■ **Supplied records**:
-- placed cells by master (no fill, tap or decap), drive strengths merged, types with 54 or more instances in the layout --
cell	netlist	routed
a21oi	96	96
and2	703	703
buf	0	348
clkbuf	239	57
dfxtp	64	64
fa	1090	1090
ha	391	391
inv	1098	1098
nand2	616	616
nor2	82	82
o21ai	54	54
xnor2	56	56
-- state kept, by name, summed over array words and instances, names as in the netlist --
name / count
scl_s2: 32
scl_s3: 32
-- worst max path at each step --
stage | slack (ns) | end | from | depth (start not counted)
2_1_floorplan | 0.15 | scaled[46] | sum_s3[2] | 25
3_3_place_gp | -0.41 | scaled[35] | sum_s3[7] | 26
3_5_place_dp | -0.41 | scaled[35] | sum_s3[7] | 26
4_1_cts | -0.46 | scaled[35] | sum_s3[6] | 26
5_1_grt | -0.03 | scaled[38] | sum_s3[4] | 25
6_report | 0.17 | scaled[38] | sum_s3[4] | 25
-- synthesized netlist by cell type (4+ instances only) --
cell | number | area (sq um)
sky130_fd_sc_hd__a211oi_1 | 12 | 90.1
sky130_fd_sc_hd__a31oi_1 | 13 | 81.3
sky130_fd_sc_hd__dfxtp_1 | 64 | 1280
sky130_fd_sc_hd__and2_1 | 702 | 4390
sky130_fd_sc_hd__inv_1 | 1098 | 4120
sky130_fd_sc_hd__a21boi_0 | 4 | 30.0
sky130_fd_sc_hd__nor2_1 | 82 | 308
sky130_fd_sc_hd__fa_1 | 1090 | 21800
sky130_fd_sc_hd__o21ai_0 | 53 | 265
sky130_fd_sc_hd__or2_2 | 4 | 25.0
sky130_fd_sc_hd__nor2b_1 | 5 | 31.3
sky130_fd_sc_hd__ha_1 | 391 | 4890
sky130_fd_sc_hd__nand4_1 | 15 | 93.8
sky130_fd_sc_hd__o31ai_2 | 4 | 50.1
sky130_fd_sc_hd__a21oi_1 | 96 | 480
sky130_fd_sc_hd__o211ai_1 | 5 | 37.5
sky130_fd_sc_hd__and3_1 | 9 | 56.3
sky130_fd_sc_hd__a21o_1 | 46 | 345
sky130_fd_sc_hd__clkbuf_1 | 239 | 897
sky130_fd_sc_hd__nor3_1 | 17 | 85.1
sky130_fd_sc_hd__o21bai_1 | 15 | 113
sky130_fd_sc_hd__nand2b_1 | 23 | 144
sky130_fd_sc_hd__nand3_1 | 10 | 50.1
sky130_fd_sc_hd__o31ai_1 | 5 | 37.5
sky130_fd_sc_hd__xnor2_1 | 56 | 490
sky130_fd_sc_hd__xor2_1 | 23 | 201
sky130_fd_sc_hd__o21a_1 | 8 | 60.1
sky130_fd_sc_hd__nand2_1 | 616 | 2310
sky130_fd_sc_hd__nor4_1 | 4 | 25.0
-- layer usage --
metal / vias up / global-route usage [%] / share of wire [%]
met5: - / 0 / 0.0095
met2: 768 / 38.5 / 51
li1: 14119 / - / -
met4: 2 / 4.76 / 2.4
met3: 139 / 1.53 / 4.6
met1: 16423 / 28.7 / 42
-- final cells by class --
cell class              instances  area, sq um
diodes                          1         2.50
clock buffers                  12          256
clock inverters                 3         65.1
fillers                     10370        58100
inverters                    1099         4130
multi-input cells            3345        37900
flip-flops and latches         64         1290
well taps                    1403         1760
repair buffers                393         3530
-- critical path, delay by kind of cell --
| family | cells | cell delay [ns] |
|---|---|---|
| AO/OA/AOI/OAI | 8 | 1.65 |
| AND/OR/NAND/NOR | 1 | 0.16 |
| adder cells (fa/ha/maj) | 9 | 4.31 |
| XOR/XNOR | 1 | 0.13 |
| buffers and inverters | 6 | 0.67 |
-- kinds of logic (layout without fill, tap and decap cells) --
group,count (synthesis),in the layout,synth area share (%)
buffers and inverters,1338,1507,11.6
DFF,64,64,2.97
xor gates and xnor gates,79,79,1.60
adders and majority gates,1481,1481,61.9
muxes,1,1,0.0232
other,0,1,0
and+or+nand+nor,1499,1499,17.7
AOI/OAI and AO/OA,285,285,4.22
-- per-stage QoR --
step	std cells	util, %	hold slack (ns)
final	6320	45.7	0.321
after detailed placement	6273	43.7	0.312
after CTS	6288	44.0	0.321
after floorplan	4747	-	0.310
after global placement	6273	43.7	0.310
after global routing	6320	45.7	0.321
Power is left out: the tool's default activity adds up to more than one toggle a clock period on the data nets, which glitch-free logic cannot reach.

■ **Required action**:
Every record must be retyped so that it matches the original exactly.

■ **Task response**:
-- placed cells by master (no fill, tap or decap), drive strengths merged, types with 54 or more instances in the layout --
cell	netlist	routed
a21oi	96	96
and2	703	703
buf	0	348
clkbuf	239	57
dfxtp	64	64
fa	1090	1090
ha	391	391
inv	1098	1098
nand2	616	616
nor2	82	82
o21ai	54	54
xnor2	56	56
-- state kept, by name, summed over array words and instances, names as in the netlist --
name / count
scl_s2: 32
scl_s3: 32
-- worst max path at each step --
stage | slack (ns) | end | from | depth (start not counted)
2_1_floorplan | 0.15 | scaled[46] | sum_s3[2] | 25
3_3_place_gp | -0.41 | scaled[35] | sum_s3[7] | 26
3_5_place_dp | -0.41 | scaled[35] | sum_s3[7] | 26
4_1_cts | -0.46 | scaled[35] | sum_s3[6] | 26
5_1_grt | -0.03 | scaled[38] | sum_s3[4] | 25
6_report | 0.17 | scaled[38] | sum_s3[4] | 25
-- synthesized netlist by cell type (4+ instances only) --
cell | number | area (sq um)
sky130_fd_sc_hd__a211oi_1 | 12 | 90.1
sky130_fd_sc_hd__a31oi_1 | 13 | 81.3
sky130_fd_sc_hd__dfxtp_1 | 64 | 1280
sky130_fd_sc_hd__and2_1 | 702 | 4390
sky130_fd_sc_hd__inv_1 | 1098 | 4120
sky130_fd_sc_hd__a21boi_0 | 4 | 30.0
sky130_fd_sc_hd__nor2_1 | 82 | 308
sky130_fd_sc_hd__fa_1 | 1090 | 21800
sky130_fd_sc_hd__o21ai_0 | 53 | 265
sky130_fd_sc_hd__or2_2 | 4 | 25.0
sky130_fd_sc_hd__nor2b_1 | 5 | 31.3
sky130_fd_sc_hd__ha_1 | 391 | 4890
sky130_fd_sc_hd__nand4_1 | 15 | 93.8
sky130_fd_sc_hd__o31ai_2 | 4 | 50.1
sky130_fd_sc_hd__a21oi_1 | 96 | 480
sky130_fd_sc_hd__o211ai_1 | 5 | 37.5
sky130_fd_sc_hd__and3_1 | 9 | 56.3
sky130_fd_sc_hd__a21o_1 | 46 | 345
sky130_fd_sc_hd__clkbuf_1 | 239 | 897
sky130_fd_sc_hd__nor3_1 | 17 | 85.1
sky130_fd_sc_hd__o21bai_1 | 15 | 113
sky130_fd_sc_hd__nand2b_1 | 23 | 144
sky130_fd_sc_hd__nand3_1 | 10 | 50.1
sky130_fd_sc_hd__o31ai_1 | 5 | 37.5
sky130_fd_sc_hd__xnor2_1 | 56 | 490
sky130_fd_sc_hd__xor2_1 | 23 | 201
sky130_fd_sc_hd__o21a_1 | 8 | 60.1
sky130_fd_sc_hd__nand2_1 | 616 | 2310
sky130_fd_sc_hd__nor4_1 | 4 | 25.0
-- layer usage --
metal / vias up / global-route usage [%] / share of wire [%]
met5: - / 0 / 0.0095
met2: 768 / 38.5 / 51
li1: 14119 / - / -
met4: 2 / 4.76 / 2.4
met3: 139 / 1.53 / 4.6
met1: 16423 / 28.7 / 42
-- final cells by class --
cell class              instances  area, sq um
diodes                          1         2.50
clock buffers                  12          256
clock inverters                 3         65.1
fillers                     10370        58100
inverters                    1099         4130
multi-input cells            3345        37900
flip-flops and latches         64         1290
well taps                    1403         1760
repair buffers                393         3530
-- critical path, delay by kind of cell --
| family | cells | cell delay [ns] |
|---|---|---|
| AO/OA/AOI/OAI | 8 | 1.65 |
| AND/OR/NAND/NOR | 1 | 0.16 |
| adder cells (fa/ha/maj) | 9 | 4.31 |
| XOR/XNOR | 1 | 0.13 |
| buffers and inverters | 6 | 0.67 |
-- kinds of logic (layout without fill, tap and decap cells) --
group,count (synthesis),in the layout,synth area share (%)
buffers and inverters,1338,1507,11.6
DFF,64,64,2.97
xor gates and xnor gates,79,79,1.60
adders and majority gates,1481,1481,61.9
muxes,1,1,0.0232
other,0,1,0
and+or+nand+nor,1499,1499,17.7
AOI/OAI and AO/OA,285,285,4.22
-- per-stage QoR --
step	std cells	util, %	hold slack (ns)
final	6320	45.7	0.321
after detailed placement	6273	43.7	0.312
after CTS	6288	44.0	0.321
after floorplan	4747	-	0.310
after global placement	6273	43.7	0.310
after global routing	6320	45.7	0.321
Power is left out: the tool's default activity adds up to more than one toggle a clock period on the data nets, which glitch-free logic cannot reach.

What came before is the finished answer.